Degree Absolute - Degree Absolute

Degree Absolute - Degree Absolute
Progressive Metal
erschienen am 03.03.2006 bei Sensory Records
dauert 57:16 min
Bloodchamber-Wertung:

Tracklist

1. Exist
2. Laughing Alone
3. Questions
4. Confession
5. Distance
6. HalfManHalfBiscuit
7. Pi
8. Ask Nothing Of Me
9. Ergo Sum

Die Bloodchamber meint:

Man hat sich lange Zeit gelassen mit der Veröffentlichung des Debüt Albums. Immerhin wurden Degree Absolut schon 1999 vom Stapel gelassen und habe bislang nur zwei Demos an den Start gebracht. Da sollte man meinen, dass sich die lange Reifezeit gut auf die Entstehung der Songs auswirkt. Dem ist, um es schonmal vorweg zu nehmen, nicht ganz so.
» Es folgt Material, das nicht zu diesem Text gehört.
From an optimization exercise on the open Yosys and OpenROAD flow, aimed at small area; shortcuts taken in it are not production practice. The RTL was checked by simulation tests, not by an equivalence proof against the original design. No activity file was given, so power comes from the tool's default toggle rates.

==> flow/design.v <==
`default_nettype none
package colorMapperPkg;
    typedef logic [9:0] coordT;
    typedef logic [17:0] memAddrT;
    typedef logic [11:0] rgb12T;
    typedef logic [3:0] chanT;
    typedef struct packed {
        logic valid;         
        logic battle;        
        logic spriteHit;     
    } pixFlagsT;
endpackage
`default_nettype wire
`timescale 1ns/1ps
`default_nettype none
module pipeDelay #(
    parameter int WIDTH = 1,
    parameter int DEPTH = 1
) (
    input  logic    clk,
    input  logic    arstN,
    input  logic [WIDTH-1:0] din,
    output logic [WIDTH-1:0] dout
);
    logic [WIDTH-1:0] stages [DEPTH];
    always_ff @(posedge clk or negedge arstN) begin
        if (!arstN) begin
            for (int i = 0; i < DEPTH; i++) begin
                stages[i] <= '0;
            end
        end else begin
            stages[0] <= din;
            for (int i = 1; i < DEPTH; i++) begin
                stages[i] <= stages[i-1];    
            end
        end
    end
    assign dout = stages[DEPTH-1];
endmodule
`default_nettype wire
`timescale 1ns/1ps
`default_nettype none
module spriteAddrGen (
    input  logic       clk,
    input  logic       arstN,
    input  colorMapperPkg::coordT      drawX,
    input  colorMapperPkg::coordT      drawY,
    input  colorMapperPkg::coordT      playerX,
    input  colorMapperPkg::coordT      playerY,
    input  logic [3:0] playerInput,
    input  logic       startWildBattle,
    input  logic [2:0] wildIndex,
    output colorMapperPkg::memAddrT    spriteAddr,
    output logic       spriteHit,
    output logic       inCircle
);
    logic        enemySide;      
    logic [9:0]  originX;
    logic [9:0]  originY;
    logic [10:0] dx;
    logic [10:0] dy;
    logic        hit;
    logic [1:0]  frame;
    logic [15:0] nextAddr;
    assign enemySide = drawX[9] | drawX[8];
    assign originX = !startWildBattle ? playerX : enemySide ? 10'(468) : 10'(108);
    assign originY = !startWildBattle ? playerY : enemySide ? 10'(108) : 10'(308);
    assign dx = {1'b0, drawX} - {1'b0, originX};
    assign dy = {1'b0, drawY} - {1'b0, originY};
    assign hit = (dx[10:6] == 5'd0) && (dy[10:6] == 5'd0)
              && (startWildBattle || (!dx[5] && !dy[5]));
    assign frame[0] = !playerInput[0] && (playerInput[1] || (!playerInput[2] && playerInput[3]));
    assign frame[1] = !playerInput[0] && !playerInput[1] && (playerInput[2] || playerInput[3]);
    always_comb begin
        if (startWildBattle) begin
            nextAddr = {1'b0, enemySide ? wildIndex : 3'd0, dy[5:0], dx[5:0]};
        end else begin
            nextAddr = {1'b1, 3'd0, frame, dy[4:0], dx[4:0]};
        end
        if (!hit) nextAddr = '0;
    end
    always_ff @(posedge clk) begin
        spriteAddr[15:0] <= nextAddr;
        spriteHit        <= hit;
    end
    assign spriteAddr[17:16] = 2'b00;
    logic [10:0] cu, cv;         
    logic [10:0] au, av;         
    logic [5:0]  halfWidth;
    assign cu = dx - 11'd32;
    assign cv = dy - 11'd32;
    assign au = cu[10] ? -cu : cu;
    assign av = cv[10] ? -cv : cv;
    always_comb begin
        case (av[5:0])
            6'd0: halfWidth = 6'd50;
            6'd1: halfWidth = 6'd49;
            6'd2: halfWidth = 6'd49;
            6'd3: halfWidth = 6'd49;
            6'd4: halfWidth = 6'd49;
            6'd5: halfWidth = 6'd49;
            6'd6: halfWidth = 6'd49;
            6'd7: halfWidth = 6'd49;
            6'd8: halfWidth = 6'd49;
            6'd9: halfWidth = 6'd49;
            6'd10: halfWidth = 6'd48;
            6'd11: halfWidth = 6'd48;
            6'd12: halfWidth = 6'd48;
            6'd13: halfWidth = 6'd48;
            6'd14: halfWidth = 6'd48;
            6'd15: halfWidth = 6'd47;
            6'd16: halfWidth = 6'd47;
            6'd17: halfWidth = 6'd47;
            6'd18: halfWidth = 6'd46;
            6'd19: halfWidth = 6'd46;
            6'd20: halfWidth = 6'd45;
            6'd21: halfWidth = 6'd45;
            6'd22: halfWidth = 6'd44;
            6'd23: halfWidth = 6'd44;
            6'd24: halfWidth = 6'd43;
            6'd25: halfWidth = 6'd43;
            6'd26: halfWidth = 6'd42;
            6'd27: halfWidth = 6'd42;
            6'd28: halfWidth = 6'd41;
            6'd29: halfWidth = 6'd40;
            6'd30: halfWidth = 6'd40;
            6'd31: halfWidth = 6'd39;
            6'd32: halfWidth = 6'd38;
            6'd33: halfWidth = 6'd37;
            6'd34: halfWidth = 6'd36;
            6'd35: halfWidth = 6'd35;
            6'd36: halfWidth = 6'd34;
            6'd37: halfWidth = 6'd33;
            6'd38: halfWidth = 6'd32;
            6'd39: halfWidth = 6'd31;
            6'd40: halfWidth = 6'd30;
            6'd41: halfWidth = 6'd28;
            6'd42: halfWidth = 6'd27;
            6'd43: halfWidth = 6'd25;
            6'd44: halfWidth = 6'd23;
            6'd45: halfWidth = 6'd21;
            6'd46: halfWidth = 6'd19;
            6'd47: halfWidth = 6'd17;
            6'd48: halfWidth = 6'd14;
            6'd49: halfWidth = 6'd9;
            6'd50: halfWidth = 6'd0;
            default: halfWidth = 6'd0;
        endcase
    end
    assign inCircle = (au[10:6] == 5'd0) && (av[10:6] == 5'd0) && (av[5:0] <= 6'd50)
                   && (au[5:0] <= halfWidth);
endmodule
`default_nettype wire
`timescale 1ns/1ps
`default_nettype none
module tileAddrGen (
    input  logic    clk,
    input  colorMapperPkg::coordT   drawX,
    input  colorMapperPkg::coordT   drawY,
    output colorMapperPkg::memAddrT tileAddr
);
    logic [4:0]  col;
    logic [4:0]  row;
    logic [1:0]  rowMod3;
    logic [4:0]  block;          
    assign col = drawX[9:5];
    assign row = drawY[9:5];
    assign rowMod3 = 2'(row % 3);
    logic signed [4:0] s0, s1, s2, s3, s4, sum;
    logic [2:0]  grass;          
    assign s0 = col[0] ? -5'sd1 : row[0] ? 5'sd1 : 5'sd0;
    assign s1 = col[1] ? -5'sd1 : row[1] ? 5'sd1 : 5'sd0;
    assign s2 = col[2] ? -5'sd1 : row[2] ? 5'sd1 : 5'sd0;
    assign s3 = col[3] ? -5'sd1 : row[3] ? 5'sd1 : 5'sd0;
    assign s4 = col[4] ? -5'sd1 : 5'sd0;
    assign sum = s0 + 5'sd2 * s1 - s2 - 5'sd2 * s3 + s4;
    always_comb begin
        case (sum)
            -5'sd7, -5'sd2, 5'sd3: grass = 3'd4;
            -5'sd6, -5'sd1, 5'sd4: grass = 3'd6;
            -5'sd4, 5'sd1, 5'sd6:  grass = 3'd5;
            -5'sd3, 5'sd2, 5'sd7:  grass = 3'd7;
            default:               grass = 3'd3;
        endcase
    end
    always_comb begin
        if (col == 5'd0) begin
            block = 5'd4 + 5'(rowMod3);                  
        end else if (col >= 5'd19) begin
            block = 5'd7 + 5'(rowMod3);                  
        end else if (row == 5'd0) begin
            block = col[0] ? 5'd9 : 5'd6;                
        end else if (row >= 5'd14) begin
            block = col[0] ? 5'd7 : 5'd4;                
        end else begin
            block = {2'b11, grass};                      
        end
    end
    always_ff @(posedge clk) begin
        tileAddr[14:0] <= {block, drawY[4:0], drawX[4:0]};
    end
    assign tileAddr[17:15] = 3'b001;
endmodule
`default_nettype wire
`timescale 1ns/1ps
`default_nettype none
module battleBackdrop (
    input  colorMapperPkg::coordT drawX,
    input  colorMapperPkg::coordT drawY,
    output logic inFrame
);
    assign inFrame  = (drawX >= colorMapperPkg::coordT'(80)) && (drawX < colorMapperPkg::coordT'(560))
                   && (drawY >= colorMapperPkg::coordT'(80)) && (drawY < colorMapperPkg::coordT'(400));
endmodule
`default_nettype wire
`timescale 1ns/1ps
`default_nettype none
module pixelCompositor (
    input  logic     clk,
    input  logic     spriteHit,
    input  logic     lit,
    input  logic     lo,
    input  colorMapperPkg::rgb12T    spriteData,
    input  colorMapperPkg::rgb12T    tileData,
    output colorMapperPkg::chanT     red,
    output colorMapperPkg::chanT     green,
    output colorMapperPkg::chanT     blue
);
    logic  spriteOpaque;
    colorMapperPkg::rgb12T under;
    colorMapperPkg::rgb12T colour;
    assign spriteOpaque = spriteHit && (spriteData != 12'hFFF);
    always_comb begin
        for (int i = 0; i < 12; i++) begin
            if (i % 4 == 1 || i % 4 == 2) begin
                under[i] = lit | (lo & tileData[i]);
            end else begin
                under[i] = lo & (lit | tileData[i]);
            end
        end
    end
    assign colour = spriteOpaque ? spriteData : under;
    always_ff @(posedge clk) begin
        red   <= colour[11:8];
        green <= colour[7:4];
        blue  <= colour[3:0];
    end
endmodule
`default_nettype wire
`timescale 1ns/1ps
`default_nettype none
module colorMapperTop (
    input  logic       clk,
    input  logic       arstN,
    input  logic       pixelValid,
    input  colorMapperPkg::coordT      drawX,
    input  colorMapperPkg::coordT      drawY,
    input  colorMapperPkg::coordT      playerX,
    input  colorMapperPkg::coordT      playerY,
    input  logic [3:0] playerInput,
    input  logic       startWildBattle,
    input  logic [2:0] wildIndex,
    output colorMapperPkg::memAddrT    spriteAddr,
    output colorMapperPkg::memAddrT    tileAddr,
    input  colorMapperPkg::rgb12T      spriteData,
    input  colorMapperPkg::rgb12T      tileData,
    output logic       rgbValid,
    output colorMapperPkg::chanT       red,
    output colorMapperPkg::chanT       green,
    output colorMapperPkg::chanT       blue
);
    logic       spriteHit;
    logic       inCircle;
    logic       inFrame;
    logic       litQ, loQ;           
    logic       litM, loM, hitM;     
    logic       validQ, validM;
    spriteAddrGen i_spriteAddrGen (
        .clk(clk), .arstN(arstN),
        .drawX(drawX), .drawY(drawY), .playerX(playerX), .playerY(playerY),
        .playerInput(playerInput), .startWildBattle(startWildBattle),
        .wildIndex(wildIndex), .spriteAddr(spriteAddr), .spriteHit(spriteHit),
        .inCircle(inCircle)
    );
    tileAddrGen i_tileAddrGen (
        .clk(clk), .drawX(drawX), .drawY(drawY), .tileAddr(tileAddr)
    );
    battleBackdrop i_battleBackdrop (
        .drawX(drawX), .drawY(drawY), .inFrame(inFrame)
    );
    always_ff @(posedge clk) begin
        litQ <= startWildBattle & inFrame;
        loQ  <= !startWildBattle | (inFrame & !inCircle);
        litM <= litQ;
        loM  <= loQ;
        hitM <= spriteHit;
    end
    always_ff @(posedge clk or negedge arstN) begin
        if (!arstN) begin
            validQ   <= 1'b0;
            validM   <= 1'b0;
            rgbValid <= 1'b0;
        end else begin
            validQ   <= pixelValid;
            validM   <= validQ;
            rgbValid <= validM;
        end
    end
    pixelCompositor i_pixelCompositor (
        .clk(clk), .spriteHit(hitM), .lit(litM), .lo(loM),
        .spriteData(spriteData), .tileData(tileData),
        .red(red), .green(green), .blue(blue)
    );
endmodule
`default_nettype wire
Degree Absolut entpuppen sich im laufe der Hörphase als ''Dream Theater für Anfänger''. Das meine ich jetzt noch nicht einmal despektierlich, denn der große Unterschied zu den musikalisch nicht zu verleugnenden Vorbildern ist, dass die Songstrukturen nicht über die enorme Komplexität verfügen und so den Zugang klarer gestalten.
Als flotter Einstieg präsentiert sich der Opener ''Exist''. Dieser schafft es locker verschiedene Elemente der Metal-Szene zu vermischen. So wird hier Thrash mit Doom gemischt, ein wenig Ambient beigemengt und mit einer gehörigen Portion Progressivität aufgeblasen. Das dieses Seifenblase in den fast 8 Minuten nicht platzt, grenzt schon an ein akustisches Wunder. Danach gibt es allerdings nicht viel Neues zu vermelden. Ordentliche, aber leider auch nicht wirklich herausragende Songs beherrschen den Ablauf. Schöne Musik, die man auch mal gut so nebenbei hören kann.
Das der Hörer eines Prog-Albums vor allerlei Gefrickel nicht verschont bleibt, das dürfte jedem klar sein. Bis zur Halbzeit der CD geht das auch noch, aber allerspätestens ab dem Song ''Pi'' nimmt das Saitengequäle überhand. Es folgen Passagen, die eine Selbstverliebtheit des Gitarristen sondergleichen vermuten lassen. Ohnehin ist hier anzumerken, dass Gitarrist und Sänger 'Aaron Bell' das Heft in der Hand hat. Die Komposition übernimmt er allein, was die beiden Mitstreiter an Bass und Drums ein wenig zu Komparsen degradiert, wenn man bedenkt, dass die Gitarrenlinien dominierend sind.
Abgemischt wurde ''Degree Absolut'' von 'Neil Kernon', der sich auch schon für Alben von Queensryche, Nevermore oder Cannibal Corpse verantwortlich gezeigt hat. Und in dieser Tradition verfährt er auch mit dem Klang dieser Aufnahme. Erstklassig abgemischt, mit genügend Druck nach unten ohne dabei die Spitzen zu vernachlässigen.
Wie schon gesagt: Degree Absolut machen es Neulingen leicht den Einstieg in die Welt des Prog-Metal zu finden. Selten findet man hier die komplexen, teils schon überladenen Strukturen der Firma Dream Theater. Der Hörer wird in das Spiel mit einbezogen und kann diesem leicht folgen. Allerdings stellt sich hier irgendwann die Frage, was das Ganze eigentlich soll!? Denn genau die leichteren Strukturen machen ''Degree Absolut'' zu einer CD von der man das Gefühl hat als ob diese vor Ablauf der Backzeit den Ofen verlassen hätte. Freunde von Fates Warning oder Dream Theater dürfen aber gerne mal ein Stück vom Prog-Kuchen probieren.